• **WORK TO BE COMPLETED**: Exactly as given, write out all the entries again.

• **RECORDS TO USE**:
**config.mk**
```make
export PLATFORM = sky130hd
export DESIGN_NAME = pc_redirect_unit
export DESIGN_NICKNAME = d
export VERILOG_FILES = /design/src/rtl/pc_redirect_unit_pkg.sv /design/src/rtl/pc_redirect_unit_sat_counter.sv /design/src/rtl/pc_redirect_unit.sv
export SDC_FILE = /design/constraint.sdc
export NUM_CORES = 1
export LEC_CHECK = 0
export CAP_MARGIN = 40
export CORE_ASPECT_RATIO = 0.8
export CORE_MARGIN = 3
export CORE_UTILIZATION = 40
export DETAILED_ROUTE_END_ITERATION = 8
export PLACE_DENSITY_LB_ADDON = 0.12
export SETUP_SLACK_MARGIN = 0.05
export SLEW_MARGIN = 20
export SYNTH_ARGS = -nofsm -noshare
export SYNTH_HDL_FRONTEND = slang
export SYNTH_SLANG_ARGS = --single-unit
```
**constraint.sdc**
```tcl
create_clock -name clk -period 6.5 [get_ports clk]
set_input_delay 1.3 -clock clk [delete_from_list [all_inputs] [get_ports clk]]
set_output_delay 1.3 -clock clk [all_outputs]
set_load 0.05 [all_outputs]
```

• **ANSWER BOX**:
**config.mk**
```make
export PLATFORM = sky130hd
export DESIGN_NAME = pc_redirect_unit
export DESIGN_NICKNAME = d
export VERILOG_FILES = /design/src/rtl/pc_redirect_unit_pkg.sv /design/src/rtl/pc_redirect_unit_sat_counter.sv /design/src/rtl/pc_redirect_unit.sv
export SDC_FILE = /design/constraint.sdc
export NUM_CORES = 1
export LEC_CHECK = 0
export CAP_MARGIN = 40
export CORE_ASPECT_RATIO = 0.8
export CORE_MARGIN = 3
export CORE_UTILIZATION = 40
export DETAILED_ROUTE_END_ITERATION = 8
export PLACE_DENSITY_LB_ADDON = 0.12
export SETUP_SLACK_MARGIN = 0.05
export SLEW_MARGIN = 20
export SYNTH_ARGS = -nofsm -noshare
export SYNTH_HDL_FRONTEND = slang
export SYNTH_SLANG_ARGS = --single-unit
```
**constraint.sdc**
```tcl
create_clock -name clk -period 6.5 [get_ports clk]
set_input_delay 1.3 -clock clk [delete_from_list [all_inputs] [get_ports clk]]
set_output_delay 1.3 -clock clk [all_outputs]
set_load 0.05 [all_outputs]
```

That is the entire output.